▸ **WHAT IS REQUIRED**:
Extract precisely the lines of the entries below, from the first line through the line containing "export ABC_CLOCK_PERIOD_IN_PS = 1700".

---*---

==> config.mk <==
export PLATFORM = sky130hd
export DESIGN_NAME = s27_bist_ctrl
export DESIGN_NICKNAME = d
export VERILOG_FILES = /design/src/rtl/s27_bist_ctrl.sv
export SDC_FILE = /design/constraint.sdc
export NUM_CORES = 1
export LEC_CHECK = 0
export ABC_CLOCK_PERIOD_IN_PS = 1700
export BUFFER_PORTS_ARGS = -buffer_cell sky130_fd_sc_hd__clkbuf_2
export CAP_MARGIN = 5
export CORE_ASPECT_RATIO = 1.5
export CORE_MARGIN = 2
export CORE_UTILIZATION = 45
export CTS_CLUSTER_DIAMETER = 50
export DETAILED_ROUTE_END_ITERATION = 8
export GPL_ROUTABILITY_DRIVEN = 1
export MAX_ROUTING_LAYER = met4
export PLACE_DENSITY = 0.68
export SLEW_MARGIN = 5
export SYNTH_ARGS = -nofsm -noshare
export SYNTH_HDL_FRONTEND = slang
export SYNTH_SLANG_ARGS = --single-unit
==> constraint.sdc <==
create_clock -name CK -period 1.7 [get_ports CK]
set_input_delay 0.085 -clock CK [delete_from_list [all_inputs] [get_ports CK]]
set_output_delay 0.085 -clock CK [all_outputs]
set_load 0.03 [all_outputs]
==> src/rtl/s27_bist_ctrl.sv <==
// s27_bist_ctrl - built-in self-test sequencer for a single s27 core.
//
// A run starts when START is seen in IDLE or DONE. The sequencer first
// drives a fixed two-cycle pattern on G0..G3. That pattern forces the
// core state (G5,G6,G7) to (0,1,0) whatever it held before. It then
// applies NUM_VEC vectors from a 4-bit LFSR and folds each G17 response
// into an 8-bit MISR. When the run finishes it raises DONE. PASS reports
// whether the final signature equals EXP_SIG.
//
// Ports:
//   CK       clock, shared with the s27 core
//   RN       synchronous active-low reset
//   START    begin a run (ignored while BUSY)
//   EXP_SIG  expected 8-bit signature
//   G17      s27 response, combinational in core state and G0..G3
//   G0..G3   stimulus to the s27 core
//   BUSY     high during INIT0, INIT1 and APPLY
//   DONE     high while the sequencer sits in DONE
//   PASS     registered signature comparison, updated on entry to DONE
//   SIG      current MISR contents
module s27_bist_ctrl #(
    parameter int unsigned NUM_VEC = 15,
    parameter logic [3:0]  SEED    = 4'b0001
) (
    input  logic       CK,
    input  logic       RN,
    input  logic       START,
    input  logic [7:0] EXP_SIG,
    input  logic       G17,
    output logic       G0,
    output logic       G1,
    output logic       G2,
    output logic       G3,
    output logic       BUSY,
    output logic       DONE,
    output logic       PASS,
    output logic [7:0] SIG
);

    typedef enum logic [2:0] {
        ST_IDLE,
        ST_INIT0,
        ST_INIT1,
        ST_APPLY,
        ST_DONE
    } state_t;

    // count value on the final APPLY edge; unused when NUM_VEC is zero
    localparam logic [7:0] LAST_CNT = 8'(NUM_VEC - 1);

    state_t     state_q, state_d;
    logic [3:0] lfsr_q, lfsr_d;
    logic [7:0] count_q, count_d;
    logic [7:0] sig_q, sig_d;
    logic       pass_q, pass_d;

    logic [3:0] gVec;
    logic [3:0] lfsrNext;
    logic [7:0] misrNext;
    logic       misrFb;
    logic       busy;
    logic       done;

    // The LFSR and the MISR step are pure functions of the current registers.
    // The MISR uses the polynomial x^8+x^4+x^3+x^2+1. Feedback enters at
    // bit 0 and is also XORed into taps 2, 3 and 4.
    always_comb begin
        lfsrNext = {lfsr_q[2:0], lfsr_q[3] ^ lfsr_q[2]};
        misrFb   = sig_q[7] ^ G17;
        misrNext = {sig_q[6], sig_q[5], sig_q[4],
                    sig_q[3] ^ misrFb, sig_q[2] ^ misrFb, sig_q[1] ^ misrFb,
                    sig_q[0], misrFb};
    end

    // Next-state and output decode. The stimulus comes straight from the
    // registered state and LFSR, so the G17 value seen in a cycle belongs
    // to the vector driven in that same cycle. It is captured at the end
    // of that cycle.
    always_comb begin
        state_d = state_q;
        lfsr_d  = lfsr_q;
        count_d = count_q;
        sig_d   = sig_q;
        pass_d  = pass_q;
        gVec    = 4'b0000;
        busy    = 1'b0;
        done    = 1'b0;

        case (state_q)
            ST_IDLE: begin
                if (START) begin
                    state_d = ST_INIT0;
                    sig_d   = 8'h00;
                    lfsr_d  = SEED;
                    count_d = 8'h00;
                end
            end
            ST_INIT0: begin
                // gVec is {G3,G2,G1,G0}
                gVec    = 4'b1100;
                busy    = 1'b1;
                state_d = ST_INIT1;
            end
            ST_INIT1: begin
                gVec = 4'b1101;
                busy = 1'b1;
                if (NUM_VEC == 0) begin
                    state_d = ST_DONE;
                    pass_d  = (sig_q == EXP_SIG);
                end else begin
                    state_d = ST_APPLY;
                end
            end
            ST_APPLY: begin
                gVec    = lfsr_q;
                busy    = 1'b1;
                sig_d   = misrNext;
                lfsr_d  = lfsrNext;
                count_d = count_q + 8'd1;
                if (count_q == LAST_CNT) begin
                    state_d = ST_DONE;
                    pass_d  = (misrNext == EXP_SIG);
                end
            end
            ST_DONE: begin
                done = 1'b1;
                if (START) begin
                    state_d = ST_INIT0;
                    sig_d   = 8'h00;
                    lfsr_d  = SEED;
                    count_d = 8'h00;
                end
            end
            default: begin
                state_d = ST_IDLE;
            end
        endcase
    end

    // State register. RN is sampled on the clock edge, so a reset
    // abandons a run in progress cleanly.
    always_ff @(posedge CK) begin
        if (!RN) begin
            state_q <= ST_IDLE;
            lfsr_q  <= SEED;
            count_q <= 8'h00;
            sig_q   <= 8'h00;
            pass_q  <= 1'b0;
        end else begin
            state_q <= state_d;
            lfsr_q  <= lfsr_d;
            count_q <= count_d;
            sig_q   <= sig_d;
            pass_q  <= pass_d;
        end
    end

    assign {G3, G2, G1, G0} = gVec;
    assign BUSY = busy;
    assign DONE = done;
    assign PASS = pass_q;
    assign SIG  = sig_q;

endmodule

---*---

▸ **OUTPUT OF THE TASK**:
==> config.mk <==
export PLATFORM = sky130hd
export DESIGN_NAME = s27_bist_ctrl
export DESIGN_NICKNAME = d
export VERILOG_FILES = /design/src/rtl/s27_bist_ctrl.sv
export SDC_FILE = /design/constraint.sdc
export NUM_CORES = 1
export LEC_CHECK = 0
export ABC_CLOCK_PERIOD_IN_PS = 1700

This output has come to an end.